## config.mk

```make
export PLATFORM = sky130hd
export DESIGN_NAME = id_ex_stage
export DESIGN_NICKNAME = d
export VERILOG_FILES = /design/src/rtl/id_ex_stage.sv
export SDC_FILE = /design/constraint.sdc
export NUM_CORES = 1
export LEC_CHECK = 0
export CAP_MARGIN = 15
export CELL_PAD_IN_SITES_DETAIL_PLACEMENT = 1
export CELL_PAD_IN_SITES_GLOBAL_PLACEMENT = 2
export CORE_ASPECT_RATIO = 1.1
export CORE_MARGIN = 2
export CORE_UTILIZATION = 21
export DETAILED_ROUTE_END_ITERATION = 7
export HOLD_SLACK_MARGIN = 0.1
export PLACE_DENSITY_LB_ADDON = 0.1
export SKIP_LAST_GASP = 1
export SLEW_MARGIN = 20
export SYNTH_ARGS = -nofsm -noshare
export SYNTH_HDL_FRONTEND = slang
export SYNTH_SLANG_ARGS = --single-unit
```

## constraint.sdc

```tcl
create_clock -name clk -period 2.7 [get_ports clk]
set_input_delay 0.54 -clock clk [delete_from_list [all_inputs] [get_ports clk]]
set_output_delay 0.54 -clock clk [all_outputs]
set_load 0.02 [all_outputs]
```

## src/rtl/id_ex_stage.sv

```systemverilog
// id_ex_stage: ID/EX pipeline register that feeds the ALU.
// It resolves operand bypassing from EX (alu_result) and WB (wb_rd_data),
// inserts a bubble on a load-use hazard, and uses a valid/ready handshake
// on both sides, with downstream backpressure holding the stage.
// Optional feature: define ID_EX_PERF_CNT_EN to add the 32-bit stall_cnt output,
// which counts the cycles a valid decode instruction is held off by a load-use hazard.

package id_ex_pkg;
    typedef logic [31:0] data_t;
    typedef logic [3:0]  alu_op_t;
endpackage

module id_ex_stage
    import id_ex_pkg::*;
#(
    parameter int REG_ADDR_WIDTH = 5
) (
    input  logic                      clk,
    input  logic                      rst,
    input  logic                      flush,
    // decode side
    input  logic                      id_valid,
    output logic                      id_ready,
    input  data_t                     id_pc,
    input  alu_op_t                   id_alu_op,
    input  logic [REG_ADDR_WIDTH-1:0] id_rs1_addr,
    input  logic [REG_ADDR_WIDTH-1:0] id_rs2_addr,
    input  data_t                     id_rs1_data,
    input  data_t                     id_rs2_data,
    input  data_t                     id_imm,
    input  logic [1:0]                id_op_sel,
    input  logic [REG_ADDR_WIDTH-1:0] id_rd_addr,
    input  logic                      id_rd_we,
    input  logic                      id_is_load,
    // bypass sources
    input  data_t                     alu_result,
    input  logic [REG_ADDR_WIDTH-1:0] wb_rd_addr,
    input  logic                      wb_rd_we,
    input  data_t                     wb_rd_data,
    // execute side
    output logic                      ex_valid,
    input  logic                      ex_ready,
    output alu_op_t                   ex_alu_op,
    output data_t                     ex_operand1,
    output data_t                     ex_operand2,
    output data_t                     ex_store_data,
    output logic [REG_ADDR_WIDTH-1:0] ex_rd_addr,
    output logic                      ex_rd_we,
`ifdef ID_EX_PERF_CNT_EN
    output logic [31:0]               stall_cnt,
`endif
    output logic                      ex_is_load
);

    // Held instruction state
    logic                      valid_q,    valid_d;
    alu_op_t                   alu_op_q,   alu_op_d;
    data_t                     op1_q,      op1_d;
    data_t                     op2_q,      op2_d;
    data_t                     store_q,    store_d;
    logic [REG_ADDR_WIDTH-1:0] rd_addr_q,  rd_addr_d;
    logic                      rd_we_q,    rd_we_d;
    logic                      is_load_q,  is_load_d;

    logic  advance;
    logic  load_use;
    logic  ex_fwd_ok;
    logic  wb_fwd_ok;
    data_t fwd1;
    data_t fwd2;

    // The stage can take a new instruction when empty or when the held one leaves.
    assign advance = !valid_q || ex_ready;

    // A held load cannot supply its data until it reaches WB, so a dependent
    // instruction waits one cycle behind a bubble.
    assign load_use = valid_q && is_load_q && rd_we_q && (rd_addr_q != '0) &&
                      ((rd_addr_q == id_rs1_addr) || (rd_addr_q == id_rs2_addr));

    assign id_ready = advance && !load_use && !flush;

    // Bypass sources are qualified once; register 0 is never a bypass target.
    assign ex_fwd_ok = valid_q && rd_we_q && !is_load_q && (rd_addr_q != '0);
    assign wb_fwd_ok = wb_rd_we && (wb_rd_addr != '0);

    // Select the freshest value for each source register, with EX ahead of WB.
    always_comb begin
        // NOTE: every always_comb output gets a default first so no latch is inferred.
        fwd1 = id_rs1_data;
        fwd2 = id_rs2_data;
        if (ex_fwd_ok && (rd_addr_q == id_rs1_addr)) begin
            fwd1 = alu_result;
        end else if (wb_fwd_ok && (wb_rd_addr == id_rs1_addr)) begin
            fwd1 = wb_rd_data;
        end
        if (ex_fwd_ok && (rd_addr_q == id_rs2_addr)) begin
            fwd2 = alu_result;
        end else if (wb_fwd_ok && (wb_rd_addr == id_rs2_addr)) begin
            fwd2 = wb_rd_data;
        end
    end

    // Next-state: a flush kills the held instruction, advance loads, otherwise hold.
    always_comb begin
        valid_d   = valid_q;
        alu_op_d  = alu_op_q;
        op1_d     = op1_q;
        op2_d     = op2_q;
        store_d   = store_q;
        rd_addr_d = rd_addr_q;
        rd_we_d   = rd_we_q;
        is_load_d = is_load_q;
        if (flush) begin
            valid_d = 1'b0;
        end else if (advance) begin
            // On a load-use bubble the fields still load; only valid is suppressed.
            valid_d   = id_valid && !load_use;
            alu_op_d  = id_alu_op;
            op1_d     = id_op_sel[0] ? id_pc  : fwd1;
            op2_d     = id_op_sel[1] ? id_imm : fwd2;
            store_d   = fwd2;
            rd_addr_d = id_rd_addr;
            rd_we_d   = id_rd_we;
            is_load_d = id_is_load;
        end
    end

    // Pipeline register with synchronous reset.
    always_ff @(posedge clk) begin
        // NOTE: reset clears every field, not just valid, so outputs read 0 after reset.
        if (rst) begin
            // NOTE: sequential state uses non-blocking assignments only.
            valid_q   <= 1'b0;
            alu_op_q  <= '0;
            op1_q     <= '0;
            op2_q     <= '0;
            store_q   <= '0;
            rd_addr_q <= '0;
            rd_we_q   <= 1'b0;
            is_load_q <= 1'b0;
        end else begin
            valid_q   <= valid_d;
            alu_op_q  <= alu_op_d;
            op1_q     <= op1_d;
            op2_q     <= op2_d;
            store_q   <= store_d;
            rd_addr_q <= rd_addr_d;
            rd_we_q   <= rd_we_d;
            is_load_q <= is_load_d;
        end
    end

    assign ex_valid      = valid_q;
    assign ex_alu_op     = alu_op_q;
    assign ex_operand1   = op1_q;
    assign ex_operand2   = op2_q;
    assign ex_store_data = store_q;
    assign ex_rd_addr    = rd_addr_q;
    assign ex_rd_we      = rd_we_q;
    assign ex_is_load    = is_load_q;

`ifdef ID_EX_PERF_CNT_EN
    logic [31:0] stall_cnt_q;

    // Count the cycles a presented instruction is held off by a load-use hazard; wraps at 2^32.
    always_ff @(posedge clk) begin
        if (rst) begin
            stall_cnt_q <= '0;
        end else if (id_valid && load_use && !flush) begin
            stall_cnt_q <= stall_cnt_q + 32'd1;
        end
    end

    assign stall_cnt = stall_cnt_q;
`endif

endmodule

```

==> qor.yml, run 1 <==
drc: 0
io_buffers: 334
gr-usage-all-layers: 0.197
syn-cell-area_mm2: 0.00599
ios: 335
routabilityCongestion: 0.764
cts_sinks: 108
leakagePower_nw: 3.77
fin_nets: 1270
worstHoldPathCells: 2
synth.distinct_cells: 35
cts.clk_slew.worst_paths_ps: 80
worstSkewPairLatency_ps: 370
reg2reg_slack_ps: 240
diodes: 0
post-route-period-util: 0.948
synth_seq_cells: 108
setup_ws_ps: 142
fmax_mhz: 391
drt_iter0_drc: 314
grt-ovfl-total: 0
path_max_fanout: 5
dp_slack_ps: -415
clock_path_buffers: 2
ys_warn_count: 0
cts_tree: "built"
yosysTopAreaCellShare: 0.361
core_mm2: 0.0279
nFillCells: 3184
avgSynthCellArea_um2: 8.34
ir_drop_uv: 212
cp-startpoint: "ex_rd_addr[1]"
die_x_um: 165
finalHoldWorstSlack_ps: 465
crit_type: "reg2out"
ys.flop_type: "dfxtp_1"
area_growth_pct: 73.1
hold_path_class: "reg2reg"
vias: 6891
grt_pass1_vias: 7417
synth-simple-area-share: 0.183
synth-edff-count: 0
seqCellArea_mm2: 0.00216
place_area_mm2: 0.0100
tightest_slew_ps: 543
die_h_um: 181
drt_pass1_iterations: 4
synth.mux.area_fraction: 0.0535
multiInputGateArea_mm2: 0.00353
htree_levels: 3
grt_setup_unrepaired: "false"
r2r-start: "ex_rd_addr[0]"
hold_violations: 0
ys_seq_area_frac: 0.361
syn_nets: 944
arrival_ps: 2020
num_rows: 64
synth_cells: 718
synthArstFlopShare: 0
synthAdderAreaFrac: 0
yosys.area.top_type: "dfxtp_1"
wl_per_cell_um: 21.1
fin_skew_ps: 14.1
synth_compound_area_frac: 0.318
design_area_mm2: 0.0104
synth_xor_area_frac: 0.0293
critPathLaunchType: "register"
status: "finished, final reports clean"
dieArea_mm2: 0.0299
cts-buffers-inserted: 9
postRouteWirelength_mm: 29.7
grt_pass1_wl_mm: 44.6
start_util: 0.214
drive_above_1_share: 0.0880
ant_nets: 0
final.min_clock_period_ps: 2560
drv_slew: 0
setup_viol: 0
timing.rr.end: "ex_store_data[9]"
p_per_area_mw_per_mm2: 437
max_slew_margin: 0.638
critPathCapture: "id_ready"
cap_violations: 0
critPathRequiredTime_ps: 2160
grt_max_degree: 130
hpwl_mm: 21.6
reg2regPathDepth: 7
synth_top_family_by_area: "compound AO/OA/AOI/OAI gates"
grt_antenna_before_repair: 1
critPathCaptureType: "primary output"
avgViaCountPerCell: 4.89
totalPowerFinal_w: 0.00453
root_buffer: "clkbuf_16"
synth.top_cells.by_area: "dfxtp_1, nand3b_1, a2111oi_0, mux2i_1, o21ai_0"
***
* _ACTION ITEM_: The range runs from the line above containing "clock_path_buffers: 2" to the line containing "arrival_ps: 2020", inclusive. Restate those lines word for word and no others.

* _WRITTEN REPLY_:
clock_path_buffers: 2
ys_warn_count: 0
cts_tree: "built"
yosysTopAreaCellShare: 0.361
core_mm2: 0.0279
nFillCells: 3184
avgSynthCellArea_um2: 8.34
ir_drop_uv: 212
cp-startpoint: "ex_rd_addr[1]"
die_x_um: 165
finalHoldWorstSlack_ps: 465
crit_type: "reg2out"
ys.flop_type: "dfxtp_1"
area_growth_pct: 73.1
hold_path_class: "reg2reg"
vias: 6891
grt_pass1_vias: 7417
synth-simple-area-share: 0.183
synth-edff-count: 0
seqCellArea_mm2: 0.00216
place_area_mm2: 0.0100
tightest_slew_ps: 543
die_h_um: 181
drt_pass1_iterations: 4
synth.mux.area_fraction: 0.0535
multiInputGateArea_mm2: 0.00353
htree_levels: 3
grt_setup_unrepaired: "false"
r2r-start: "ex_rd_addr[0]"
hold_violations: 0
ys_seq_area_frac: 0.361
syn_nets: 944
arrival_ps: 2020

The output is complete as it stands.